--- START ---
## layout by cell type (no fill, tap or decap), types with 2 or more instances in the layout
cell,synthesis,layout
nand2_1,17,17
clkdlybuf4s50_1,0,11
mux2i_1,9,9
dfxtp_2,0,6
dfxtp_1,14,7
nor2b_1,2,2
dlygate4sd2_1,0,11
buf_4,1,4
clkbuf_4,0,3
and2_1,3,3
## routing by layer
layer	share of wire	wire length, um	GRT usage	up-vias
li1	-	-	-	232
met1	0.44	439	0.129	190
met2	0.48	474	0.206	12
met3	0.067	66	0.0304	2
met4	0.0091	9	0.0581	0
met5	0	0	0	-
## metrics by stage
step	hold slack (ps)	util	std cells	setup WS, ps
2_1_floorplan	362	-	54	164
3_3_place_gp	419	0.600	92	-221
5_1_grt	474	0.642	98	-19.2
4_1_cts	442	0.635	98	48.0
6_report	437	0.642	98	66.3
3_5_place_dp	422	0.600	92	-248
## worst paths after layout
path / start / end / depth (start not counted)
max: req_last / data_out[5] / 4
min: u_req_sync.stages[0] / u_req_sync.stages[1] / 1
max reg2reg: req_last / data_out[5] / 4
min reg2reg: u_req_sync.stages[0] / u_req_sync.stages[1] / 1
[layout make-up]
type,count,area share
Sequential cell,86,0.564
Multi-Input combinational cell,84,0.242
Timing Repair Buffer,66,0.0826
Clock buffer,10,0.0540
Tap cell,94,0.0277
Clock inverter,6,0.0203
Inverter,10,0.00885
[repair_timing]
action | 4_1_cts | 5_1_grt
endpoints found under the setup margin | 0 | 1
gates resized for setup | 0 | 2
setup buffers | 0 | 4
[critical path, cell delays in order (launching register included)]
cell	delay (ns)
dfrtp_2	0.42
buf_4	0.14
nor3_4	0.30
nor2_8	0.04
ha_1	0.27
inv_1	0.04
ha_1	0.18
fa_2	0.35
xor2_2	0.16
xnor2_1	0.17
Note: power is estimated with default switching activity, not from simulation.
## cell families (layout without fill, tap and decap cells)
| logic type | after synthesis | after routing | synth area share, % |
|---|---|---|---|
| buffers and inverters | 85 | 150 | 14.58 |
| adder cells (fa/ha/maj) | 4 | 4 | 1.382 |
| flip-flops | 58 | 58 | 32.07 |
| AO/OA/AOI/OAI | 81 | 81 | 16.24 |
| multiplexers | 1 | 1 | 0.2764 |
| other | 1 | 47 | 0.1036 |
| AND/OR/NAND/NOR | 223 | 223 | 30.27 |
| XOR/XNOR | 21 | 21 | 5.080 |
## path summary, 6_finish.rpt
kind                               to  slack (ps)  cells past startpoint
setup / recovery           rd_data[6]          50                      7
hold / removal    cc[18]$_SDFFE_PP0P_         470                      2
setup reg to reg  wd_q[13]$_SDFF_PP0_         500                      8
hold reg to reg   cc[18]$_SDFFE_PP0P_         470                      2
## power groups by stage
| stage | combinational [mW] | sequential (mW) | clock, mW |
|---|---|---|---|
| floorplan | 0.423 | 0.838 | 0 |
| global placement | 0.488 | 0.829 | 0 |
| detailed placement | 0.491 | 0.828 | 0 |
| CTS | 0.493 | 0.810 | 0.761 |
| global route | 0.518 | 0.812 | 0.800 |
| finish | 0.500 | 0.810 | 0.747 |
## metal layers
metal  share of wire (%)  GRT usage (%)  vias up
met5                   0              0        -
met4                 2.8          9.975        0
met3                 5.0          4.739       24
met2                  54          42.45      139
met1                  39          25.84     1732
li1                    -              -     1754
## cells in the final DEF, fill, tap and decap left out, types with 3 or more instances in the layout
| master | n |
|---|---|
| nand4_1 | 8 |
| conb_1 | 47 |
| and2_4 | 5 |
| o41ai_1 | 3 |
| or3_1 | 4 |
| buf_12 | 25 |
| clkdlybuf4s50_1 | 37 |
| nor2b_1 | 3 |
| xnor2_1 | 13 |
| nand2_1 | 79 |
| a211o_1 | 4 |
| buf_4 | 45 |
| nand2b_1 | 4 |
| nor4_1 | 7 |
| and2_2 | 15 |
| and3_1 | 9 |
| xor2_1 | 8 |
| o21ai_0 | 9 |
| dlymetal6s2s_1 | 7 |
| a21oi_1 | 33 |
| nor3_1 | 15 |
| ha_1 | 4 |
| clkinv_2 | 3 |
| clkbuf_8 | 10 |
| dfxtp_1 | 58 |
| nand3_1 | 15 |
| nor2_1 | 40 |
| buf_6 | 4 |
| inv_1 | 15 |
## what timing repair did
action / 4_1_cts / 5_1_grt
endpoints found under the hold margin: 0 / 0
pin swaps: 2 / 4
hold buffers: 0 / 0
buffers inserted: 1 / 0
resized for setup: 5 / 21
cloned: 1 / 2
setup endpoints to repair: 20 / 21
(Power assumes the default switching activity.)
<file path="config.mk">
export PLATFORM = sky130hd
export DESIGN_NAME = vga_sync_receiver
export DESIGN_NICKNAME = d
export VERILOG_FILES = /design/src/rtl/vga_rx_pkg.sv /design/src/rtl/sync_edge_detect.sv /design/src/rtl/vga_sync_receiver.sv
export SDC_FILE = /design/constraint.sdc
export NUM_CORES = 1
export LEC_CHECK = 0
export ABC_AREA = 1
export CAP_MARGIN = 10
export CORE_ASPECT_RATIO = 1.1
export CORE_MARGIN = 3
export CORE_UTILIZATION = 61
export DETAILED_ROUTE_END_ITERATION = 10
export PLACE_DENSITY_LB_ADDON = 0.3
export SYNTH_ARGS = -nofsm -noshare
export SYNTH_HDL_FRONTEND = slang
export SYNTH_SLANG_ARGS = --single-unit
</file>
<file path="constraint.sdc">
create_clock -name CLK -period 3.62 [get_ports CLK]
set_clock_uncertainty 0.1 [all_clocks]
set_input_delay 0.724 -clock CLK [delete_from_list [all_inputs] [get_ports CLK]]
set_output_delay 0.724 -clock CLK [all_outputs]
set_load 0.01 [all_outputs]
</file>
===== config.mk =====
export PLATFORM = sky130hd
export DESIGN_NAME = serial_ripple_subtractor
export DESIGN_NICKNAME = d
export VERILOG_FILES = /design/src/rtl/serial_ripple_subtractor.sv
export SDC_FILE = /design/constraint.sdc
export NUM_CORES = 1
export LEC_CHECK = 0
export BUFFER_PORTS_ARGS = -buffer_cell sky130_fd_sc_hd__buf_2
export CAP_MARGIN = 15
export CORE_ASPECT_RATIO = 1.75
export CORE_MARGIN = 5
export CORE_UTILIZATION = 40
export DETAILED_ROUTE_END_ITERATION = 8
export GPL_ROUTABILITY_DRIVEN = 0
export HOLD_SLACK_MARGIN = 0.08
export PLACE_DENSITY = 0.69
export SLEW_MARGIN = 15
export SYNTH_ARGS = -nofsm -noshare
export SYNTH_HDL_FRONTEND = slang
export SYNTH_SLANG_ARGS = --single-unit

===== constraint.sdc =====
create_clock -name clk -period 1.3 [get_ports clk]
set_input_delay 0.065 -clock clk [delete_from_list [all_inputs] [get_ports clk]]
set_output_delay 0.065 -clock clk [all_outputs]
set_load 0.03 [all_outputs]
$ cat src/rtl/prbs_predict.sv
// Combinational PRBS word predictor: extends the last POL_W received bits
// by DW new bits, oldest bit in pred_o[DW-1], newest in pred_o[0].
module prbs_predict #(
  parameter logic [31:0] POL_MASK = 32'h0000_00C0,
  parameter int          POL_W    = 7,
  parameter int          DW       = 16
) (
  input  logic [POL_W-1:0] s_i,
  output logic [DW-1:0]    pred_o
);

  localparam logic [POL_W:0] TAPS = POL_MASK[POL_W:0];

  logic [DW+POL_W-1:0] win;

  // Each new bit depends only on older (higher-index) bits, so a single
  // descending pass resolves the whole word.
  always_comb begin
    win = {s_i, {DW{1'b0}}};
    for (int i = DW - 1; i >= 0; i--) begin
      win[i] = ^(win[i +: POL_W+1] & TAPS);
    end
    pred_o = win[DW-1:0];
  end

endmodule

$ cat config.mk
export PLATFORM = sky130hd
export DESIGN_NAME = prbs_predict
export DESIGN_NICKNAME = d
export VERILOG_FILES = /design/src/rtl/prbs_predict.sv
export SDC_FILE = /design/constraint.sdc
export NUM_CORES = 1
export LEC_CHECK = 0
export CAP_MARGIN = 20
export CORE_AREA = 3 3 40 42
export DETAILED_ROUTE_END_ITERATION = 7
export DIE_AREA = 0 0 43 45
export SLEW_MARGIN = 20
export SYNTH_ARGS = -nofsm -noshare
export SYNTH_HDL_FRONTEND = slang
export SYNTH_SLANG_ARGS = --single-unit
$ cat constraint.sdc
create_clock -name vclk -period 1.2
set_input_delay 0.3 -clock vclk [all_inputs]
set_output_delay 0.3 -clock vclk [all_outputs]
set_load 0.02 [all_outputs]
==> results_dict.tcl <==
set metrics [dict create \
    outcome "complete, but fails checks" \
    violations "setup timing" \
    grt_usage_pct 7.02 \
    yosys-top-cells-area "xor2_1, xnor2_1, xor2_2, buf_2, inv_1" \
    postLayoutSetupSlackWorst_ns -0.0864 \
    stdcell_area_um2 547 \
    start_kind "input pin" \
    fillers 136 \
    drt_wl_total_um 683 \
    dp_hpwl_um 510 \
    hold_class "in2out" \
    drt-vias-per-instance 3.77 \
    syn_avg_cell_area_um2 8.69 \
    rsz0062_at_grt "yes" \
    fin_crit_ns 1.29 \
    clkbuf_count 0 \
    whs_ns 0.936 \
    power_uw 382 \
    slew_violations 0 \
    relSlewSlack_pct 81.2 \
    power_density_nw_per_um2 698 \
    syn-cell-area_um2 165 \
    drc_errors 0 \
    initial_core_util_pct 12.9 \
    dieHeight_um 45 \
    setup_viol 5 \
    design.seq.count 0 \
    row_count 13 \
    netlist.area_leader.share_pct 53.0 \
    grt_max_degree 5 \
    overflow 0 \
    core_area_um2 1280 \
    use_met3_pct 1.20 \
    end_kind "output pin" \
    layout-drive-gt1-share_pct 83.0 \
    routedWlPerCell_um 11.0 \
    antenna_cells 0 \
    drv_cap 0 \
    syn-num-nets 26 \
    grt_pass1_wl_um 1080 \
    regArea_um2 0 \
    gp_congestion 0.641 \
    use_met2_pct 13.5 \
    grt_pass1_vias 250 \
    syn2layout_area_growth_pct 231 \
    critPathKind "in2out" \
    ys_types 5 \
    cp_max_fo 4 \
    dp_worst_setup_slack_ns -1.09 \
    first_pass_iters 1 \
    ant_nets 0 \
    dr.first_iter.drc_count 0 \
    ys_seq_area_share_pct 0 \
    layout.nets 56 \
    io_buffers 23 \
    vias 234 \
    busiest_layer "met2" \
    period_share_pct 107 \
    gr-usage-met1_pct 8.78 \
    grt_antenna_before_repair 0 \
    yosys.area.top_type "xor2_1" \
    boundaryPins 23 \
    vdd_drop_max_v 0.000223 \
    worst_pin_slew_ns 0.281 \
    die-area_um2 1940 \
    holdBufCountCts 0 \
    placed_area_um2 508 \
    p_leak_nw 0.265 \
    max_freq_ghz 0.777 \
    ys_warn_count 0 \
    netlist_instances 19 \
    die_w_um 43 \
    arrival_ns 0.99 \
    crit_required_ns 0.90 \
    final_hold_viol_count 0 \
]
[synth_stat cells, drive strengths merged]
cell type   n
inv         1
xor2       11
buf         1
xnor2       6
[report_power, final]
part | internal [mW] | switching (mW) | leakage, nW | total [mW]
Combinational | 0.193 | 0.188 | 0.265 | 0.382
Clock | 0 | 0 | 0 | 0
Sequential | 0 | 0 | 0 | 0
[layout make-up]
| class | count | area, µm² | area share (%) |
|---|---|---|---|
| Inverter | 1 | 3.75 | 0.686 |
| Tap cell | 15 | 18.8 | 3.43 |
| Multi-Input combinational cell | 17 | 258 | 47.1 |
| Timing Repair Buffer | 29 | 267 | 48.7 |
[critical path, cell delays in order]
cell and delay (ns):
buf_8 0.11, xnor2_4 0.27, xnor2_2 0.15, buf_4 0.16
[timing repair]
item | in CTS | in global routing
resized for setup | 115 | 21
setup endpoints to repair | 16 | 15
buffers inserted | 3 | 0
pin swaps | 8 | 7
[per-stage QoR]
stage | std cells | utilization (%) | setup TNS (ns)
floorplan | 19 | - | -0.0147
global placement | 61 | 39.5 | -14.79
detailed placement | 61 | 39.5 | -14.89
CTS | 63 | 40.1 | -0.650
global route | 62 | 42.6 | -0.496
finish | 62 | 42.6 | -0.282
[layout by cell type (no fill, tap or decap)]
master and n:
buf_12 2, xnor2_4 1, buf_4 16, inv_1 1, buf_8 2, xor2_4 2
xnor2_2 5, buf_6 5, xor2_1 7, buf_2 4, xor2_2 2
[layer usage]
| metal | up-vias | share of wire (%) |
|---|---|---|
| met4 | 0 | 0 |
| met3 | 0 | 15 |
| met1 | 104 | 37 |
| met2 | 19 | 48 |
| li1 | 111 | - |
| met5 | - | 0 |
[kinds of logic after synthesis]
family / after synthesis / share of synthesized area [%]
buffers and inverters: 2 / 5.30
XOR/XNOR: 17 / 94.7
[path summary, 6_finish.rpt]
check | start | to | slack [ns] | cells past startpoint
setup / recovery | s_i[6] | pred_o[3] | -0.09 | 4
hold / removal | s_i[4] | pred_o[8] | 0.94 | 3
(Power assumes the default switching activity.)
--- END ---
— REQUIRED ACTION —
Each line from the top of the data, up to and including the line that contains "area share, % |", should be set down exactly.

— WRITTEN SOLUTION —
## layout by cell type (no fill, tap or decap), types with 2 or more instances in the layout
cell,synthesis,layout
nand2_1,17,17
clkdlybuf4s50_1,0,11
mux2i_1,9,9
dfxtp_2,0,6
dfxtp_1,14,7
nor2b_1,2,2
dlygate4sd2_1,0,11
buf_4,1,4
clkbuf_4,0,3
and2_1,3,3
## routing by layer
layer	share of wire	wire length, um	GRT usage	up-vias
li1	-	-	-	232
met1	0.44	439	0.129	190
met2	0.48	474	0.206	12
met3	0.067	66	0.0304	2
met4	0.0091	9	0.0581	0
met5	0	0	0	-
## metrics by stage
step	hold slack (ps)	util	std cells	setup WS, ps
2_1_floorplan	362	-	54	164
3_3_place_gp	419	0.600	92	-221
5_1_grt	474	0.642	98	-19.2
4_1_cts	442	0.635	98	48.0
6_report	437	0.642	98	66.3
3_5_place_dp	422	0.600	92	-248
## worst paths after layout
path / start / end / depth (start not counted)
max: req_last / data_out[5] / 4
min: u_req_sync.stages[0] / u_req_sync.stages[1] / 1
max reg2reg: req_last / data_out[5] / 4
min reg2reg: u_req_sync.stages[0] / u_req_sync.stages[1] / 1
[layout make-up]
type,count,area share
Sequential cell,86,0.564
Multi-Input combinational cell,84,0.242
Timing Repair Buffer,66,0.0826
Clock buffer,10,0.0540
Tap cell,94,0.0277
Clock inverter,6,0.0203
Inverter,10,0.00885
[repair_timing]
action | 4_1_cts | 5_1_grt
endpoints found under the setup margin | 0 | 1
gates resized for setup | 0 | 2
setup buffers | 0 | 4
[critical path, cell delays in order (launching register included)]
cell	delay (ns)
dfrtp_2	0.42
buf_4	0.14
nor3_4	0.30
nor2_8	0.04
ha_1	0.27
inv_1	0.04
ha_1	0.18
fa_2	0.35
xor2_2	0.16
xnor2_1	0.17
Note: power is estimated with default switching activity, not from simulation.
## cell families (layout without fill, tap and decap cells)
| logic type | after synthesis | after routing | synth area share, % |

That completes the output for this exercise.